¡Las palabras! ¡Las simples palabras! ¡Qué terribles son! ¡Qué límpidas, qué vivas y qué crueles! Quisiera uno huirlas... Y, sin embargo, ¡qué sutil magia hay en ellas! Parecen comunicar una forma plástica a cosas informes.

Oscar Wilde

martes, 10 de noviembre de 2020

La Indulgencia

La vida es dura cuando no eres manso y humilde de espíritu: el derecho (y deber) autoimpuesto de "ser" va ensuciando el corazón y, como cuando no barres en varias semanas, de pronto encuentras en la esquina de detrás de la puerta un pelusón al que podrías poner hasta nombre (¿"Orgullo"?).

Por suerte tenemos El Cielo, que nos abre a la idea de vernos de lejos: pequeñas, insignificantes.
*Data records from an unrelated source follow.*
### src/hw/imem_bus_pkg.sv
/* Instruction memory bus types
   Word address, request tag, data word and loader address map */
package imem_bus_pkg;

    localparam int WADDR_W = 10;
    localparam int MTAG_W  = 10;
    localparam int MDATA_W = 32;

    // Word address into the instruction RAM
    typedef logic [WADDR_W-1:0] waddr_t;

    // Request tag, uuid in the upper bits and warp id in the lower bits
    typedef logic [MTAG_W-1:0] mtag_t;

    typedef logic [MDATA_W-1:0] mdata_t;

    // Byte address of the loader launch register
    localparam logic [31:0] LAUNCH_ADDR = 32'h0000_1000;

endpackage

### src/hw/imem_arbiter.sv
/* Instruction RAM arbiter
   Round-robin between fetch reads and loader writes, read responses go to fetch */
`timescale 1ns/10ps

module imem_arbiter import imem_bus_pkg::*; (
    input  logic   clk,
    input  logic   rst_n,
    input  logic   freq_valid,
    output logic   freq_ready,
    input  waddr_t freq_addr,
    input  mtag_t  freq_tag,
    output logic   frsp_valid,
    input  logic   frsp_ready,
    output mdata_t frsp_data,
    output mtag_t  frsp_tag,
    input  logic   lreq_valid,
    output logic   lreq_ready,
    input  waddr_t lreq_addr,
    input  mdata_t lreq_data,
    output logic   mreq_valid,
    input  logic   mreq_ready,
    output logic   mreq_write,
    output waddr_t mreq_addr,
    output mdata_t mreq_wdata,
    output mtag_t  mreq_tag,
    input  logic   mrsp_valid,
    output logic   mrsp_ready,
    input  mdata_t mrsp_data,
    input  mtag_t  mrsp_tag
);

    logic loader_first;
    logic grant_f;
    logic grant_l;

    // A contested cycle goes to whichever side holds priority
    assign grant_f = freq_valid && (!lreq_valid || !loader_first);
    assign grant_l = lreq_valid && (!freq_valid || loader_first);

    assign mreq_valid = freq_valid || lreq_valid;
    assign mreq_write = grant_l;
    assign mreq_addr  = grant_l ? lreq_addr : freq_addr;
    assign mreq_wdata = grant_l ? lreq_data : '0;
    assign mreq_tag   = grant_l ? '0 : freq_tag;

    assign freq_ready = grant_f && mreq_ready;
    assign lreq_ready = grant_l && mreq_ready;

    // Priority flips only when both sides wanted the RAM
    always_ff @(posedge clk) begin
        if (!rst_n) begin
            loader_first <= 1'b0;
        end else if (freq_valid && lreq_valid && mreq_ready) begin
            loader_first <= ~loader_first;
        end
    end

    // Only fetch reads produce responses
    assign frsp_valid = mrsp_valid;
    assign frsp_data  = mrsp_data;
    assign frsp_tag   = mrsp_tag;
    assign mrsp_ready = frsp_ready;

endmodule
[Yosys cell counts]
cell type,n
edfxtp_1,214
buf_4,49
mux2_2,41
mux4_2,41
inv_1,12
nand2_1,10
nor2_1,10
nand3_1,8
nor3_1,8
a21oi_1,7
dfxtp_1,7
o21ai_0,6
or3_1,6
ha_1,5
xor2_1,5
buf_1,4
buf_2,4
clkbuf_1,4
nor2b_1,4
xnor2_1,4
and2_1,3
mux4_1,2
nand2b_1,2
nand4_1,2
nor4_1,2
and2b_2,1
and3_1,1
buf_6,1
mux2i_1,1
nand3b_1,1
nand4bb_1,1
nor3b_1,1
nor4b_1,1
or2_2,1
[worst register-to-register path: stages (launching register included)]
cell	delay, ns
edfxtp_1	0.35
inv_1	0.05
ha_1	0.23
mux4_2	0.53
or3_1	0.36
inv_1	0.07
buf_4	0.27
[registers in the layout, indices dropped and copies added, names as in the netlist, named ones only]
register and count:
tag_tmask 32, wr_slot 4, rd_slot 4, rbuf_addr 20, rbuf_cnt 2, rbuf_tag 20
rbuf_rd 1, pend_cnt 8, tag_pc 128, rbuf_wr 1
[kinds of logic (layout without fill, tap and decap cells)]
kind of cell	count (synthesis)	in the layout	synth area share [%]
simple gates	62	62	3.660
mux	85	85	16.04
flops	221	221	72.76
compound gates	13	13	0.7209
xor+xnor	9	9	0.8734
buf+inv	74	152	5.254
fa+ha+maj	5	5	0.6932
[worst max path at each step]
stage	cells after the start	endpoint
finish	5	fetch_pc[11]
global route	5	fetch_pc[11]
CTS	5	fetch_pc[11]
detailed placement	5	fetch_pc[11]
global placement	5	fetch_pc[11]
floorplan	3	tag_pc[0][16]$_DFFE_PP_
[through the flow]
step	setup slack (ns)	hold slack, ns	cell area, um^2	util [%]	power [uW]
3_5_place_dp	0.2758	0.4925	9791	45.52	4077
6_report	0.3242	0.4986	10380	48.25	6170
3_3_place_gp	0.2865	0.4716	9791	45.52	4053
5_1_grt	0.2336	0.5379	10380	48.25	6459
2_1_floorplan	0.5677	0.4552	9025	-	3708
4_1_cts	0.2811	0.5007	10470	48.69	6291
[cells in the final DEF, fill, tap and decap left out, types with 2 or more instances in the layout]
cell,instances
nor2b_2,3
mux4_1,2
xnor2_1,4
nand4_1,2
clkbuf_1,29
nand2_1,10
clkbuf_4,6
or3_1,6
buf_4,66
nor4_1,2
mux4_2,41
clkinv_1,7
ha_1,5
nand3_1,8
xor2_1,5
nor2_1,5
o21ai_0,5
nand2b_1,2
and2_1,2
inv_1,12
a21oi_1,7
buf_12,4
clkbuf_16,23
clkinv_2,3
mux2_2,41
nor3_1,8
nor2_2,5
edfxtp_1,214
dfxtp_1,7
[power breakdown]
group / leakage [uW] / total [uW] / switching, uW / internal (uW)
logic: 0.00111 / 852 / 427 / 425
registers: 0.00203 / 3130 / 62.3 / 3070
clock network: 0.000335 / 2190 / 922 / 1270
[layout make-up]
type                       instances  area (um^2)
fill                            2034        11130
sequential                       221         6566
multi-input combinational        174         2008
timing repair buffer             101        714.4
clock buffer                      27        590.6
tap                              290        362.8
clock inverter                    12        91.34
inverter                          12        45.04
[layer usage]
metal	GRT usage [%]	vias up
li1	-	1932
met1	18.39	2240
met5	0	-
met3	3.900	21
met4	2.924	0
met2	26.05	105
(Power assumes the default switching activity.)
<file path="config.mk">
export PLATFORM = sky130hd
export DESIGN_NAME = axil_loader
export DESIGN_NICKNAME = d
export VERILOG_FILES = /design/src/hw/fetch_types_pkg.sv /design/src/hw/imem_bus_pkg.sv /design/src/hw/axil_loader.sv
export SDC_FILE = /design/constraint.sdc
export NUM_CORES = 1
export LEC_CHECK = 0
export ABC_CLOCK_PERIOD_IN_PS = 5150
export BUFFER_PORTS_ARGS = -buffer_cell sky130_fd_sc_hd__buf_2
export CORE_MARGIN = 5
export CORE_UTILIZATION = 35
export DETAILED_ROUTE_END_ITERATION = 8
export MAX_ROUTING_LAYER = met4
export PLACE_DENSITY = 0.92
export SETUP_SLACK_MARGIN = 0.02
export SLEW_MARGIN = 10
export SYNTH_ARGS = -nofsm -noshare
export SYNTH_HDL_FRONTEND = slang
export SYNTH_SLANG_ARGS = --single-unit
</file>
<file path="constraint.sdc">
create_clock -name clk -period 5.15 [get_ports clk]
set_clock_uncertainty 0.2 [all_clocks]
set_input_delay 0.515 -clock clk [delete_from_list [all_inputs] [get_ports clk]]
set_output_delay 0.515 -clock clk [all_outputs]
set_load 0.02 [all_outputs]
</file>
<file path="src/hw/fetch_types_pkg.sv">
/* Fetch front end core-side types
   Warp id, program counter, thread mask, issue serial number and instruction word */
package fetch_types_pkg;

    // Widths of the core-side fields
    localparam int WID_W   = 2;
    localparam int PC_W    = 16;
    localparam int TMASK_W = 4;
    localparam int UUID_W  = 8;
    localparam int INSTR_W = 32;

    // Warp id, sized for four warps
    typedef logic [WID_W-1:0] wid_t;

    // Byte program counter
    typedef logic [PC_W-1:0] pc_t;

    // One bit per thread of a warp
    typedef logic [TMASK_W-1:0] tmask_t;

    // Issue serial number, wraps around
    typedef logic [UUID_W-1:0] uuid_t;

    typedef logic [INSTR_W-1:0] instr_t;

endpackage

</file>
<file path="src/hw/imem_bus_pkg.sv">
/* Instruction memory bus types
   Word address, request tag, data word and loader address map */
package imem_bus_pkg;

    localparam int WADDR_W = 10;
    localparam int MTAG_W  = 10;
    localparam int MDATA_W = 32;

    // Word address into the instruction RAM
    typedef logic [WADDR_W-1:0] waddr_t;

    // Request tag, uuid in the upper bits and warp id in the lower bits
    typedef logic [MTAG_W-1:0] mtag_t;

    typedef logic [MDATA_W-1:0] mdata_t;

    // Byte address of the loader launch register
    localparam logic [31:0] LAUNCH_ADDR = 32'h0000_1000;

endpackage

</file>
<file path="src/hw/axil_loader.sv">
/* AXI4-Lite program loader
   Writes program words into the instruction RAM and starts warps on a launch write */
`timescale 1ns/10ps

module axil_loader import fetch_types_pkg::*, imem_bus_pkg::*; #(
    parameter int IMEM_DEPTH = 1024
) (
    input  logic        clk,
    input  logic        rst_n,
    input  logic        awvalid,
    output logic        awready,
    input  logic [31:0] awaddr,
    input  logic        wvalid,
    output logic        wready,
    input  logic [31:0] wdata,
    input  logic [3:0]  wstrb,
    output logic        bvalid,
    input  logic        bready,
    output logic [1:0]  bresp,
    input  logic        arvalid,
    output logic        arready,
    input  logic [31:0] araddr,
    output logic        rvalid,
    input  logic        rready,
    output logic [31:0] rdata,
    output logic [1:0]  rresp,
    output logic        lreq_valid,
    input  logic        lreq_ready,
    output waddr_t      lreq_addr,
    output mdata_t      lreq_data,
    output logic        launch,
    output pc_t         launch_pc,
    output tmask_t      launch_tmask
);

    localparam logic [1:0] RESP_OKAY   = 2'b00;
    localparam logic [1:0] RESP_SLVERR = 2'b10;

    typedef enum logic [1:0] {
        LD_IDLE,
        LD_ISSUE,
        LD_RESP
    } ld_state_t;

    ld_state_t state;
    logic      aw_fire;
    logic      lreq_fire;
    logic      is_ram;
    logic      is_launch;
    logic      op_launch;
    logic      op_err;
    waddr_t    addr_q;
    mdata_t    data_q;

    // Address map: RAM words from zero, then the launch register
    assign is_launch = (awaddr == LAUNCH_ADDR);
    assign is_ram    = (awaddr < 32'(IMEM_DEPTH * 4));

    // AW and W are taken together; wstrb is not looked at
    assign aw_fire   = (state == LD_IDLE) && awvalid && wvalid;
    assign awready   = aw_fire;
    assign wready    = aw_fire;
    assign lreq_fire = lreq_valid && lreq_ready;

    always_ff @(posedge clk) begin
        if (!rst_n) begin
            state <= LD_IDLE;
        end else begin
            case (state)
                LD_IDLE: begin
                    if (aw_fire) begin
                        state <= (is_ram || is_launch) ? LD_ISSUE : LD_RESP;
                    end
                end
                LD_ISSUE: begin
                    if (launch || lreq_fire) begin
                        state <= LD_RESP;
                    end
                end
                LD_RESP: begin
                    if (bready) begin
                        state <= LD_IDLE;
                    end
                end
                default: state <= LD_IDLE;
            endcase
        end
    end

    always_ff @(posedge clk) begin
        if (aw_fire) begin
            addr_q    <= waddr_t'(awaddr >> 2);
            data_q    <= wdata;
            op_launch <= is_launch;
            op_err    <= !(is_ram || is_launch);
        end
    end

    assign lreq_valid = (state == LD_ISSUE) && !op_launch;
    assign lreq_addr  = addr_q;
    assign lreq_data  = data_q;

    // Launch word: PC in the low half, thread mask just above it
    assign launch       = (state == LD_ISSUE) && op_launch;
    assign launch_pc    = data_q[$bits(pc_t)-1:0];
    assign launch_tmask = data_q[16 +: $bits(tmask_t)];

    assign bvalid = (state == LD_RESP);
    assign bresp  = op_err ? RESP_SLVERR : RESP_OKAY;

    // Read channel, every read is refused
    assign arready = !rvalid;
    assign rdata   = '0;
    assign rresp   = RESP_SLVERR;

    always_ff @(posedge clk) begin
        if (!rst_n) begin
            rvalid <= 1'b0;
        end else if (arvalid && arready) begin
            rvalid <= 1'b1;
        end else if (rready) begin
            rvalid <= 1'b0;
        end
    end

endmodule

</file>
Pienso en las hormigas, luchando por desplazar una semilla sin imaginarse mínimamente que, para los seres humanos, esa semilla se mueve con un soplido.

Con sentido del humor podemos llegar a reírnos, un ratito, de nosotras mismas y perdonarnos por no barrer y, además, para nuestra desgracia, ser taaaaaan ingenuas de creer que la semilla o el grano de arena son  i m p o s i b l e s  de mover.

¡Salut, força al canut, y que no nos coman la pelusas!